患者さんの中には、あちこちの医療機関で多数の“診断名”を聞かされる人は結構いる。「あの病院ではうつ病と言われたけど、あっちのクリニックではパーソナリティ―障害と言われた。ここで不安障害に発達障害と診断されて・・。これまでの病院は誤診だったのか」と医者が信用できなくなったり、「自分は、うつ病、発達障害、パニック障害、解離性障害、統合失調症を患っています」と、告げられた多数の病名をすべて持っている、とよく分からないまま受け入れていたり。「いろいろ言われるけど、自分の病気はいったい何なのだろう」と悩む人もいる。

 

 こういうタイプの患者さんは、治療経過が思わしくなく、あちこちの医療機関に行きながら、はっきりした答えを見いだせない、という方が多いと思う。

 

 そういった「診断名」に伴う混乱はどうして起こっているのか?

 

 通常「医学的診断」というと、患者さんの訴えから、それを来す疾患をいくつか想定(鑑別診断)し、種々の検査など客観的な所見も踏まえて行われる。この「診断」という言葉を聞くと、病名=病気の本質であり、唯一の正しいもの、のような響きがある。

 

 医療において「診断」が持つ意義は非常に大きい。
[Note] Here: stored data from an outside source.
===== src/rtl/pipeline_pkg.sv =====
// Shared pipeline definitions: register specifier width, stall-reason
// encodings and the hazard sequencer state type.
package pipeline_pkg;

  localparam int REG_ADDR_W = 5;

  // Two-bit stall-reason codes. The hazard FSM state uses the same
  // encoding, so the registered state can be exported as-is.
  localparam logic [1:0] STALL_NONE  = 2'd0;
  localparam logic [1:0] STALL_LOAD  = 2'd1;
  localparam logic [1:0] STALL_MDU   = 2'd2;
  localparam logic [1:0] STALL_FLUSH = 2'd3;

  typedef enum logic [1:0] {
    ST_RUN        = STALL_NONE,
    ST_LOAD_STALL = STALL_LOAD,
    ST_MDU_WAIT   = STALL_MDU,
    ST_FLUSH      = STALL_FLUSH
  } hazard_state;

endpackage


===== src/rtl/mdu_busy_counter.sv =====
// Tracks how long a multi-cycle mult/div keeps HI/LO occupied.
// A start loads LATENCY; the count then steps down to zero and holds.
// A start while still busy restarts the count from LATENCY.
module mdu_busy_counter #(
  parameter int LATENCY = 32
) (
  input  logic clock,
  input  logic reset,
  input  logic start,
  output logic busy
);

  localparam int W = $clog2(LATENCY + 1);

  logic [W-1:0] cnt;

  // Load on issue, otherwise decrement toward zero.
  always_ff @(posedge clock or posedge reset) begin
    if (reset) begin
      cnt <= '0;
    end else if (start) begin
      cnt <= W'(LATENCY);
    end else if (cnt != '0) begin
      cnt <= cnt - W'(1);
    end
  end

  // Busy whenever work remains.
  assign busy = (cnt != '0);

endmodule


===== src/rtl/hazard_control_unit.sv =====
// Hazard control for the 5-stage MIPS pipeline. Detects load-use and
// MDU-occupancy hazards, squashes wrong-path fetches on taken branches,
// and drives the PC / IF-ID / ID-EX control.
//
// Pipeline control handshake: pc_write and if_id_write act as the
// "ready" of the fetch side; when either is low the upstream stage must
// hold its contents. id_ex_bubble replaces the ID/EX payload with a NOP
// in the same cycle. if_id_flush clears IF/ID at the next edge. All
// control outputs are combinational (0-cycle) from the inputs and the
// MDU busy state; stall_reason reports the state the FSM entered on the
// previous edge.
module hazard_control_unit #(
  parameter int REG_ADDR_W  = 5,
  parameter int MDU_LATENCY = 32,
  parameter int CNT_W       = 16
) (
  input  logic                  clock,
  input  logic                  reset,
  input  logic [REG_ADDR_W-1:0] id_rs,
  input  logic [REG_ADDR_W-1:0] id_rt,
  input  logic                  id_uses_rs,
  input  logic                  id_uses_rt,
  input  logic                  id_mdu_dep,
  input  logic                  ex_mem_read,
  input  logic [REG_ADDR_W-1:0] ex_rt,
  input  logic                  ex_mdu_start,
  input  logic                  ex_branch_taken,
  output logic                  pc_write,
  output logic                  if_id_write,
  output logic                  id_ex_bubble,
  output logic                  if_id_flush,
  output logic                  mdu_busy,
  output logic [1:0]            stall_reason,
  output logic [CNT_W-1:0]      stall_cycles
);

  import pipeline_pkg::*;

  hazard_state state_q;
  hazard_state state_d;

  logic rs_match;
  logic rt_match;
  logic load_use;
  logic mdu_stall;
  logic cnt_busy;

  // HI/LO occupancy tracker; an issue alongside a taken branch still
  // loads because the EX op is on the correct path.
  mdu_busy_counter #(
    .LATENCY (MDU_LATENCY)
  ) u_mdu_cnt (
    .clock (clock),
    .reset (reset),
    .start (ex_mdu_start),
    .busy  (cnt_busy)
  );

  assign mdu_busy = cnt_busy;

  // Hazard detection. $0 is hard-wired zero, so a load to it never
  // creates a dependency.
  always_comb begin
    rs_match  = id_uses_rs && (id_rs == ex_rt);
    rt_match  = id_uses_rt && (id_rt == ex_rt);
    load_use  = ex_mem_read && (ex_rt != '0) && (rs_match || rt_match);
    mdu_stall = id_mdu_dep && (cnt_busy || ex_mdu_start);
  end

  // Priority control: reset-safe values, then branch flush, then
  // stall (load-use before MDU), else free-running.
  always_comb begin
    pc_write     = 1'b1;
    if_id_write  = 1'b1;
    id_ex_bubble = 1'b0;
    if_id_flush  = 1'b0;
    state_d      = ST_RUN;
    if (reset) begin
      pc_write     = 1'b0;
      if_id_write  = 1'b0;
      id_ex_bubble = 1'b1;
      if_id_flush  = 1'b1;
      state_d      = ST_RUN;
    end else if (ex_branch_taken) begin
      // ID holds a wrong-path instruction, so the flush beats any stall.
      pc_write     = 1'b1;
      if_id_write  = 1'b1;
      id_ex_bubble = 1'b1;
      if_id_flush  = 1'b1;
      state_d      = ST_FLUSH;
    end else if (load_use) begin
      pc_write     = 1'b0;
      if_id_write  = 1'b0;
      id_ex_bubble = 1'b1;
      state_d      = ST_LOAD_STALL;
    end else if (mdu_stall) begin
      pc_write     = 1'b0;
      if_id_write  = 1'b0;
      id_ex_bubble = 1'b1;
      state_d      = ST_MDU_WAIT;
    end
  end

  // FSM state register: records which action was applied last cycle.
  always_ff @(posedge clock or posedge reset) begin
    if (reset) begin
      state_q <= ST_RUN;
    end else begin
      state_q <= state_d;
    end
  end

  assign stall_reason = state_q;

  // Saturating count of cycles where the PC was held.
  always_ff @(posedge clock or posedge reset) begin
    if (reset) begin
      stall_cycles <= '0;
    end else if (!pc_write && (stall_cycles != {CNT_W{1'b1}})) begin
      stall_cycles <= stall_cycles + CNT_W'(1);
    end
  end

endmodule


===== config.mk =====
export PLATFORM = sky130hd
export DESIGN_NAME = hazard_control_unit
export DESIGN_NICKNAME = d
export VERILOG_FILES = /design/src/rtl/pipeline_pkg.sv /design/src/rtl/mdu_busy_counter.sv /design/src/rtl/hazard_control_unit.sv
export SDC_FILE = /design/constraint.sdc
export NUM_CORES = 1
export LEC_CHECK = 0
export CAP_MARGIN = 20
export CORE_MARGIN = 2
export CORE_UTILIZATION = 41
export CTS_CLUSTER_SIZE = 40
export DETAILED_ROUTE_END_ITERATION = 16
export HOLD_SLACK_MARGIN = 0.15
export PLACE_DENSITY = 0.75
export SYNTH_ARGS = -nofsm -noshare
export SYNTH_HDL_FRONTEND = slang
export SYNTH_HIERARCHICAL = 1
export SYNTH_SLANG_ARGS = --single-unit

===== constraint.sdc =====
create_clock -name clock -period 2.1 [get_ports clock]
set_input_delay 0.525 -clock clock [delete_from_list [all_inputs] [get_ports clock]]
set_output_delay 0.525 -clock clock [all_outputs]
set_load 0.02 [all_outputs]

# Word level (Yosys, flattened, before mapping)
# Index checks and enable logic that the tools add are counted.
# classes
n_addsub	2
n_eq_ne	3
muxes	16
reduce_logical	12
# ops
cell	count
16-bit by 1-bit adder with 16-bit output, second input constant	1
16-bit inequality test, second input constant	1
6-bit two-way mux	2
5-bit equality test	2
1-bit two-way mux	10
2-bit two-way mux	4
1-bit logical AND	6
6-bit nonzero test	1
6-bit by 1-bit subtractor with 6-bit output, second input constant	1
5-bit nonzero test	1
1-bit logical OR	2
2-bit nonzero test	1
1-bit logical NOT	1
# word_totals
register_bits	24
inputBits	23
word_cells	36

# Longest topological paths before layout
# Gate-level depths: netlist of the first run.
# logic_depth
word_depth	9
ltp_mapped	12
depth_no_buf	11

# Hierarchy
# Netlist of the first run, hierarchy kept.
# by_module_without_submodules
mod	instances	cells_each	area_per_inst_um2	seq_area_each_um2
hazard_control_unit	1	108	1054.8	450.4
mdu_busy_counter	1	34	350.3	150.1

# Worst setup path before layout of the first run
# No wires, ideal clock.
# synth_path
path_type	register -> output
start	register u_mdu_cnt.cnt[0]
end	output pc_write
arrival_ns	2.033
path_slack_ns	-0.458
path_stages_with_launch	10
path_buffers	1
path_cell_list	dfrtp_1 -> inv_1 -> ha_1 -> nand2b_1 -> and2b_4 -> inv_2 -> o21ai_0 -> a21oi_1 -> nor2_1 -> buf_4
# synth_via
elab_chain_len	7
# synth_rtl
element	line	text
start, declared	mdu_busy_counter.sv:15	logic [W-1:0] cnt;
start signal, assigned	mdu_busy_counter.sv:22	cnt <= W'(LATENCY);
start signal, assigned	mdu_busy_counter.sv:24	cnt <= cnt - W'(1);
6-bit nonzero test	mdu_busy_counter.sv:29	assign busy = (cnt != '0);
net mdu_busy	hazard_control_unit.sv:32	output logic mdu_busy,
1-bit logical OR	hazard_control_unit.sv:67	mdu_stall = id_mdu_dep && (cnt_busy || ex_mdu_start);
1-bit logical AND	hazard_control_unit.sv:67	
1-bit two-way mux (4 in a row)	-	
end, declared	hazard_control_unit.sv:28	output logic pc_write,
# The timed path passes the listed nets, and every way through them passes these cells.

# Worst setup path after layout of the first run
# layout_path
start	register u_mdu_cnt.cnt[1]
end	output id_ex_bubble
# layout_via
elab_chain_len	7
# layout_rtl
element	line	text
6-bit nonzero test	mdu_busy_counter.sv:29	
1-bit logical OR	hazard_control_unit.sv:67	
1-bit logical AND	hazard_control_unit.sv:67	
1-bit two-way mux	hazard_control_unit.sv:96	end else if (mdu_stall) begin
1-bit two-way mux	hazard_control_unit.sv:91	end else if (load_use) begin
1-bit two-way mux	hazard_control_unit.sv:84	end else if (ex_branch_taken) begin
1-bit two-way mux	hazard_control_unit.sv:78	if (reset) begin
end, declared	hazard_control_unit.sv:30	output logic id_ex_bubble,
# No other way between the ends.

==> metrics.sh, run 1 <==
SETUP_TNS_NS=-3.45
CRITPATHLAUNCHTYPE='flip-flop'
FINALSETUPVIOLCOUNT=20
FINISH.NET_COUNT=263
SLEW_VIOLATIONS=0
YOSYSTOPAREACELL='dfrtp_1'
DETAILEDROUTE.FIRSTPASSITERATIONCOUNT=4
HOLD_PATH_CLASS='reg -> reg'
DRV_CAP=0
CRITICAL-PATH-SLOWEST-CELL='dfrtp_1'
GRTUSAGETOTAL_PCT=22.2
YS.FLOP_TYPE='dfrtp_1'
FILLERINSTANCES=266
ROWS=21
ROUTED_VIA_COUNT=1421
FINAL_STANDARD_CELL_COUNT_WITH_TAPS_INCLUDED_AND_FILLERS_EXCLUDED=282
WORST-PATH-MAX-FANOUT=3
REQUIRED_TIME_OF_THE_WORST_SETUP_PATH_NS=1.57
SWITCHING_PWR_W=0.00101
CTS_HTREE_LEVELS=1
TIGHTESTPINTRANSITION_NS=0.491
SINK_OF_THE_WORST_HOLD_PATH='stall_cycles[8]'
MAX_STAGE_DELAY_NS=0.42
DPL.CELL_COUNT=266
POST_SYNTH_MOST_FREQUENT_CELLS='dfrtp_1, xnor2_1, nand2_1, xor2_1, nor2_1'
STATUS='finished with violations'
POST_SYNTH_INSTANCE_AREA_UM2=1410
DP_WORST_SETUP_SLACK_NS=-1.05
POWER.SHARE.SWITCHING_PCT=39.7
DRCVIOLATIONCOUNT=0
DESIGN_POWER_TOTAL_W=0.00254
AREA.GROWTH.SYNTH_TO_FINAL_PCT=73.8
CRITICAL_PATH_BUF_INV_COUNT=4
SEQ_AREA_FRAC_SYNTH_PCT=42.7
SYNTH_ENABLE_FLOP_CELLS=0
CLOCK_SINK_COUNT=24
RSZ0062_AT_GRT='true'
ANTENNA_CELLS=0
CELLLEAKAGEPOWER_nW=1.09
POST-SYNTH-TOP-COUNT-CELL='dfrtp_1'
POWER.SHARE.COMBINATIONAL_PCT=58.7
INSERTION_DELAY_NS=0.31
LAUNCH_INSTANCE_OF_THE_WORST_MIN_DELAY_PATH='stall_cycles[8]'
CLOCK_POWER_SHARE_PCT=9.6
WORST_SETUP_HOLD_PATH_CLK_SLEW_NS=0.13
DIE_WIDTH_UM=62.5
TRITONCTS='yes'
SYNTH.NET_COUNT=168
FINALCRITICALPERIOD_NS=2.42
POWER.SHARE.SEQUENTIAL_PCT=31.7
SLEW_HEADROOM_PCT=67.2
POSTROUTEANTENNANETS=0
CLK_PATH_BUF_DEPTH=2
SYNTHESIS.INSTANCES=142
DIE_AREA_UM2=3910
FLOORPLAN.IO_PINS=46
VIOLATED_CHECKS='setup timing'
SYNTHESIS.AREA_PER_INSTANCE_UM2=9.90
DIEHEIGHT_UM=62.5
VIASPERCELL=5.04
CELLPOWERDENSITY_nW_PER_UM2=1040
DESIGN.CORE.AREA_UM2=3310
FINALCRITPERIODSHARE_PCT=115
SYNTH.TOP_CELLS.BY_AREA='dfrtp_1, xnor2_1, xor2_1, nand2_1, ha_1'
TRITONCTS.NUM_BUFFERS=3
GRT_FIRST_PASS_WIRELENGTH_MM=7.07
GRT_ANTENNA_BEFORE_REPAIR=0
GRT_PASS1_VIAS=1575
CLOCKROOTBUFFER='clkbuf_4'
REG2REGPATHDEPTH=13
WORSTSETUPENDPOINTTYPE='primary output'
POSTSYNTH.ASYNCRESETSHARE_PCT=100
CTS_HOLD_BUF=0
FMAXACHIEVABLE_MHz=413
DRT-INITIAL-DRC-COUNT=50
LAYOUT-DRIVE-GT1-SHARE_PCT=37.7
OVERFLOW=0
SYNTH-SEQ-CELLS=24
SYNTH_TOP_AREA_SHARE_PCT=42.7
PIN_COUNT_OF_THE_BIGGEST_NET_ENTERING_GLOBAL_ROUTING=17
REGTOREGENDPOINT='stall_cycles[14]'
SYNTHESIS.YOSYS.WARNINGS=6
TIMING.HOLD.WORST_PATH_DEPTH=1
CELLS_ALONG_THE_CRITICAL_PATH='inv_2 > ha_4 > nand2b_4 > and2b_4 > inv_4 > o21ai_4 > buf_6 > nand4_1 > buf_6'
CRITICAL_PATH_CLASS='reg -> out'
CLOCK-SKEW-FINAL_NS=0.00284
CP_TOP_FAMILY='simple AND/OR/NAND/NOR gates'
CRITICAL_PATH.REG2REG.STARTPOINT='u_mdu_cnt/cnt[1]'
FIN_WS_NS=-0.320
TIMING.FINAL.HOLD_VIOLATIONS=0
INITIAL_CELL_DENSITY_OF_THE_CORE_PCT=42.4
INTERNAL_POWER_W=0.00153
DRT_WL_TOTAL_MM=4.06
CRIT_ARRIVAL_NS=1.89
REGISTER_TO_REGISTER_PATH_SETUP_SLACK_NS=-0.27
MAX-VDD-IR-DROP_V=0.000875
PLACE.GP.CONGESTION=0.837
DP_HPWL_MM=2.96
CRITICAL-PATH-TOP-CELL-BY-COUNT='buf_6'
WIRE_PER_INST_UM=14.4
YS_TYPES=40
PORT_BUFFERS=45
どう診断するかで、原因を同定し、その患者さんの治療方針が決まり、その後の経過を見通すこともできる。

 

 例えば、2か月ほど前から、気分が落ち込む、やる気がでない、イライラする、仕事がはかどらない、眠れない、・・などの症状が続いている人が初診したとする。これを聞くと精神科医でなくてもネットで少し調べてみたら「うつ病かも」と思うだろう。現在はDSM(アメリカの診断基準)を中心とした症候論が診断の基準とされ、診察の時点で基準を満たせば “正しい”診断“とされる。先の患者さんであれば、うつ病の診断基準を満たしているので、「あなたはうつ病です」ということになり、休養を勧めつつ、抗うつ薬にて治療をすることとなる。治療を続ければ2か月程休養して治療すればよくなるでしょう、など見通しも告げられる。

 

 これはいたって普通のことであり、シンプルにこの方針で上手くいくことが多い。問題は、想定通りの経過とならないとき。抗うつ薬投与後に、イライラや不安が強くなったり、しばらく使っても「元気もでないし、よくなりません」と浮上しなかったり。やたら回復が早いと思いきや、とたんに過活動=躁転したり。その経過について、うつ病によるactivation?抗うつ薬が合ってない、双極性障害?など、薬の効果と共に、診断について考え直すことになる。ここで気づくことは、診断というものはあくまで“暫定的”なもの、ということ。この後の展開であるが、抗うつ薬を変えたり、それでもダメで双極性?と気分安定薬を使ったり。あれこれ診断を修正しつつ、治療法についても変更を加えていく。